Pufferfish are among
the most popular
oddball fishes for freshwater
and brackish-water aquaria.
They are very entertaining fish, full
of life and constantly on the
move. Most also seem to be
quite intelligent, quickly
learning to recognize
their owners and often
becoming tame enough
to be hand fed. While
puffers can be fussy
about water chemistry
and filtration, they
are otherwise very
adaptable and present
the aquarist with few
serious problems. In
fact, the most widely
traded species can be
considered hardy and easy to
keep. The icing on the cake is
that pufferfish are very effective
snail destroyers, and a tank with
a pufferfish in it is a tank without
pesky snails.
In short, puffers are cute, hardy,
and useful fish for the home aquarium.
So why doesn’t every aquarist keep
them? The main problem with puffers is
their behavior; they may look sweet, but
many are surprisingly temperamental, while
others like to bite chunks out of the fins of
slow-moving tankmates. Some species are very
tolerant and accommodating while young, but
become much more solitary and aggressive as they
mature. Complicating matters further is that their social
behavior can be unpredictable, even within species, and
many aquarists have watched a seemingly well-behaved
pufferfish turn into a psychotic killer overnight.
Is My Puffer Aggressive or Hungry?
Not all species of pufferfish have the same reasons for biting their
tankmates. Some take nips out of all sorts of things because they’re hungry.

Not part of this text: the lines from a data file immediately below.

### src/rtl/pipeline_pkg.sv
// Shared definitions for the 5-stage pipeline sequencing logic.
// Holds the controller state encoding, register-address defaults and
// the per-latch control word, including the bubble that every latch loads on flush.
package pipeline_pkg;

  typedef enum logic [1:0] {
    ST_RUN  = 2'd0,
    ST_HALT = 2'd1,
    ST_STEP = 2'd2,
    ST_ERR  = 2'd3
  } state_t;

  localparam int REG_W_DEF = 5;

  // $zero never carries a real dependency, so it never causes a stall.
  localparam logic [REG_W_DEF-1:0] ZERO_REG = '0;

  // Load enable and flush for one pipeline latch. Flush wins over en in the
  // latch itself, and a flushed latch loads all-zero control bits.
  typedef struct packed {
    logic en;
    logic flush;
  } latch_ctl_t;

  localparam latch_ctl_t LATCH_HOLD   = '{en: 1'b0, flush: 1'b0};
  localparam latch_ctl_t LATCH_LOAD   = '{en: 1'b1, flush: 1'b0};
  localparam latch_ctl_t LATCH_BUBBLE = '{en: 1'b1, flush: 1'b1};
  localparam latch_ctl_t LATCH_RESET  = '{en: 1'b0, flush: 1'b1};

endpackage

### src/rtl/hazard_detect.sv
// Load-use hazard detector: a load in EX whose rt feeds the instruction in ID.
// Latency: purely combinational, zero cycles.
// Backpressure: none; the controller decides whether the hazard stalls.
// Ports: id_rs/id_rt (ID sources), ex_rt/ex_MemRead (load in EX) -> load_use.
module hazard_detect
  import pipeline_pkg::*;
#(
  parameter int REG_W = REG_W_DEF
) (
  input  logic [REG_W-1:0] id_rs,
  input  logic [REG_W-1:0] id_rt,
  input  logic [REG_W-1:0] ex_rt,
  input  logic             ex_MemRead,
  output logic             load_use
);

  assign load_use = ex_MemRead
                 && (ex_rt != REG_W'(ZERO_REG))
                 && ((ex_rt == id_rs) || (ex_rt == id_rt));

endmodule
`src/rtl/superh16_pkg.sv`:
```
`default_nettype none
// ============================================================================
// Module      : superh16_pkg
// Description : Shared sizing constants and the checkpoint-controller state
//               encoding for the rename-stage checkpoint logic.
// Revision    : 1.0 - initial release
// ============================================================================
package superh16_pkg;

    localparam int NUM_CKPT  = 4;
    localparam int CKPT_BITS = $clog2(NUM_CKPT);

    typedef enum logic [1:0] {
        RUN     = 2'd0,
        RESTORE = 2'd1,
        STALL   = 2'd2,
        FLUSH   = 2'd3
    } ckpt_state_e;

endpackage
`default_nettype wire

```
`src/rtl/superh16_ckpt_age_mask.sv`:
```
`default_nettype none
// ============================================================================
// Module      : superh16_ckpt_age_mask
// Description : Builds the "slot k and every younger slot" squash mask for
//               the checkpoint ring. Age is measured as the ring distance
//               from head; occupied slots lie at offsets 0..occupancy-1.
// Ports       : i_head  - oldest occupied slot
//               i_tail  - next slot to allocate
//               i_k     - mispredicted slot (oldest slot to squash)
//               i_full  - ring fully occupied (head == tail is ambiguous)
//               o_mask  - one bit per slot, 1 = squash
// Revision    : 1.0 - initial release
// ============================================================================
module superh16_ckpt_age_mask #(
    parameter int NUM_CKPT  = 4,
    parameter int CKPT_BITS = $clog2(NUM_CKPT)
) (
    input  logic [CKPT_BITS-1:0] i_head,
    input  logic [CKPT_BITS-1:0] i_tail,
    input  logic [CKPT_BITS-1:0] i_k,
    input  logic                 i_full,
    output logic [NUM_CKPT-1:0]  o_mask
);

    logic [CKPT_BITS-1:0] w_off_k;
    logic [CKPT_BITS-1:0] w_off_tail;
    logic [CKPT_BITS:0]   w_occ;

    assign w_off_k    = i_k - i_head;
    assign w_off_tail = i_tail - i_head;
    // When full, head == tail so the modular distance reads 0; use the size.
    assign w_occ      = i_full ? (CKPT_BITS+1)'(NUM_CKPT) : {1'b0, w_off_tail};

    generate
        for (genvar gi = 0; gi < NUM_CKPT; gi++) begin : g_slot
            logic [CKPT_BITS-1:0] w_off;
            assign w_off      = CKPT_BITS'(gi) - i_head;
            assign o_mask[gi] = (w_off >= w_off_k) && ({1'b0, w_off} < w_occ);
        end
    endgenerate

endmodule
`default_nettype wire

```
`src/rtl/superh16_ckpt_ctrl.sv`:
```
`default_nettype none
// ============================================================================
// Module      : superh16_ckpt_ctrl
// Description : Branch-checkpoint controller for the rename stage. Allocates
//               alias-table checkpoint slots in program order, retires them
//               on correct resolution, sequences misprediction recovery with
//               a rename stall and clears everything on exception flush.
// Ports       : clk, rst_n (async, active-low)
//               i_alloc_req / o_alloc_gnt / o_alloc_id  - slot allocation
//               i_resolve_*                             - branch resolution
//               i_flush_req                             - exception flush
//               o_rat_*                                 - alias table control
//               o_rename_stall, o_free_count, o_ckpt_live - status
// Revision    : 1.0 - initial release
// ============================================================================
module superh16_ckpt_ctrl
    import superh16_pkg::*;
#(
    parameter int NUM_CKPT      = superh16_pkg::NUM_CKPT,
    parameter int RECOVER_STALL = 2,
    parameter int CKPT_BITS     = $clog2(NUM_CKPT)
) (
    input  logic                 clk,
    input  logic                 rst_n,
    input  logic                 i_alloc_req,
    output logic                 o_alloc_gnt,
    output logic [CKPT_BITS-1:0] o_alloc_id,
    input  logic                 i_resolve_valid,
    input  logic [CKPT_BITS-1:0] i_resolve_id,
    input  logic                 i_resolve_mispredict,
    input  logic                 i_flush_req,
    output logic                 o_rat_ckpt_create,
    output logic [CKPT_BITS-1:0] o_rat_ckpt_id,
    output logic                 o_rat_ckpt_restore,
    output logic [CKPT_BITS-1:0] o_rat_restore_id,
    output logic                 o_rat_flush,
    output logic                 o_rename_stall,
    output logic [CKPT_BITS:0]   o_free_count,
    output logic [NUM_CKPT-1:0]  o_ckpt_live
);

    localparam logic [CKPT_BITS:0] c_num_ckpt = (CKPT_BITS+1)'(NUM_CKPT);
    localparam logic [2:0]         c_stall    = 3'(RECOVER_STALL);

    ckpt_state_e          r_state;
    logic [2:0]           r_stall_cnt;
    logic                 r_rat_restore;
    logic [CKPT_BITS-1:0] r_restore_id;
    logic                 r_rat_flush;

    logic [CKPT_BITS-1:0] r_head;
    logic [CKPT_BITS-1:0] r_tail;
    logic [CKPT_BITS:0]   r_count;
    logic [NUM_CKPT-1:0]  r_live;

    logic                 w_mispredict;
    logic                 w_correct;
    logic                 w_full;
    logic                 w_gnt;
    logic                 w_head_adv;
    logic [NUM_CKPT-1:0]  w_squash_mask;
    logic [NUM_CKPT-1:0]  w_live_nxt;
    logic [CKPT_BITS-1:0] w_k_dist;

    // Resolves naming a non-live slot were already squashed or retired.
    assign w_mispredict = i_resolve_valid &  i_resolve_mispredict & r_live[i_resolve_id];
    assign w_correct    = i_resolve_valid & ~i_resolve_mispredict & r_live[i_resolve_id];
    assign w_full       = (r_count == c_num_ckpt);
    assign w_gnt        = i_alloc_req & (r_state == RUN) & ~w_full
                        & ~w_mispredict & ~i_flush_req;
    // Resolved slots retire in order, one per cycle, once they reach head.
    assign w_head_adv   = (r_count != '0) & ~r_live[r_head];
    assign w_k_dist     = i_resolve_id - r_head;

    superh16_ckpt_age_mask #(
        .NUM_CKPT  (NUM_CKPT),
        .CKPT_BITS (CKPT_BITS)
    ) u_age_mask (
        .i_head (r_head),
        .i_tail (r_tail),
        .i_k    (i_resolve_id),
        .i_full (w_full),
        .o_mask (w_squash_mask)
    );

    always_comb begin
        w_live_nxt = r_live;
        if (w_correct)
            w_live_nxt[i_resolve_id] = 1'b0;
        if (w_gnt)
            w_live_nxt[r_tail] = 1'b1;
        if (w_mispredict)
            w_live_nxt = w_live_nxt & ~w_squash_mask;
    end

    // Ring pointers, occupancy and live mask.
    always_ff @(posedge clk or negedge rst_n) begin
        if (!rst_n) begin
            r_head  <= '0;
            r_tail  <= '0;
            r_count <= '0;
            r_live  <= '0;
        end else if (i_flush_req) begin
            r_head  <= '0;
            r_tail  <= '0;
            r_count <= '0;
            r_live  <= '0;
        end else begin
            r_live <= w_live_nxt;
            if (w_head_adv)
                r_head <= r_head + 1'b1;
            if (w_mispredict) begin
                // Head can only advance over a slot older than k, so the
                // surviving occupancy is the distance from the new head.
                r_tail  <= i_resolve_id;
                r_count <= {1'b0, w_k_dist} - {{CKPT_BITS{1'b0}}, w_head_adv};
            end else begin
                if (w_gnt)
                    r_tail <= r_tail + 1'b1;
                r_count <= r_count + {{CKPT_BITS{1'b0}}, w_gnt}
                                   - {{CKPT_BITS{1'b0}}, w_head_adv};
            end
        end
    end

    // Recovery sequencer with registered alias-table controls.
    always_ff @(posedge clk or negedge rst_n) begin
        if (!rst_n) begin
            r_state       <= RUN;
            r_stall_cnt   <= '0;
            r_rat_restore <= 1'b0;
            r_restore_id  <= '0;
            r_rat_flush   <= 1'b0;
        end else begin
            r_rat_restore <= 1'b0;
            r_rat_flush   <= 1'b0;
            if (i_flush_req) begin
                r_state     <= FLUSH;
                r_rat_flush <= 1'b1;
            end else if (w_mispredict) begin
                r_state       <= RESTORE;
                r_rat_restore <= 1'b1;
                r_restore_id  <= i_resolve_id;
            end else begin
                case (r_state)
                    RUN: r_state <= RUN;
                    RESTORE: begin
                        if (c_stall == 3'd0) begin
                            r_state <= RUN;
                        end else begin
                            r_state     <= STALL;
                            r_stall_cnt <= c_stall - 3'd1;
                        end
                    end
                    STALL: begin
                        if (r_stall_cnt == 3'd0)
                            r_state <= RUN;
                        else
                            r_stall_cnt <= r_stall_cnt - 3'd1;
                    end
                    FLUSH:   r_state <= RUN;
                    default: r_state <= RUN;
                endcase
            end
        end
    end

    assign o_alloc_gnt        = w_gnt;
    assign o_alloc_id         = r_tail;
    assign o_rat_ckpt_create  = w_gnt;
    assign o_rat_ckpt_id      = r_tail;
    assign o_rat_ckpt_restore = r_rat_restore;
    assign o_rat_restore_id   = r_restore_id;
    assign o_rat_flush        = r_rat_flush;
    assign o_rename_stall     = (r_state != RUN) | (i_alloc_req & ~w_gnt);
    assign o_free_count       = c_num_ckpt - r_count;
    assign o_ckpt_live        = r_live;

endmodule
`default_nettype wire

```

In the wild, puffers scour plants and rocky areas looking for their preferred
prey, and in the process they take experimental bites out of anything that looks
edible. Anyone who has kept pufferfish will recall their intensely curious behavior,
swimming up and down plants and into caves as they examine every inch of the
aquarium for food. While this is a useful behavior in their natural habitat, in captivity it
can lead to bad habits like taking chunks out of plastic tubing, destruction of plants, and yes,
fin-nipping.
However, other puffers, particularly the small freshwater species of the genus Carinotetraodon,
fiercely defend their territories. They will attack tankmates not out of hunger, but out of anger.
Superficially, this would appear easy enough to work around: simply give the fish enough space that it
doesn’t feel that its territory is threatened. In practice though, these small pufferfish are rarely kept in large
enough aquaria for this to be a viable solution. After all, who’s going to set aside 40 gallons for a fish little
bigger than a neon tetra?
A few puffers appear to be dedicated fin-nippers, viewing the bodies of larger or slow-moving fish
as nothing more than “sushi on the go.” These fish are very difficult to keep in community tanks.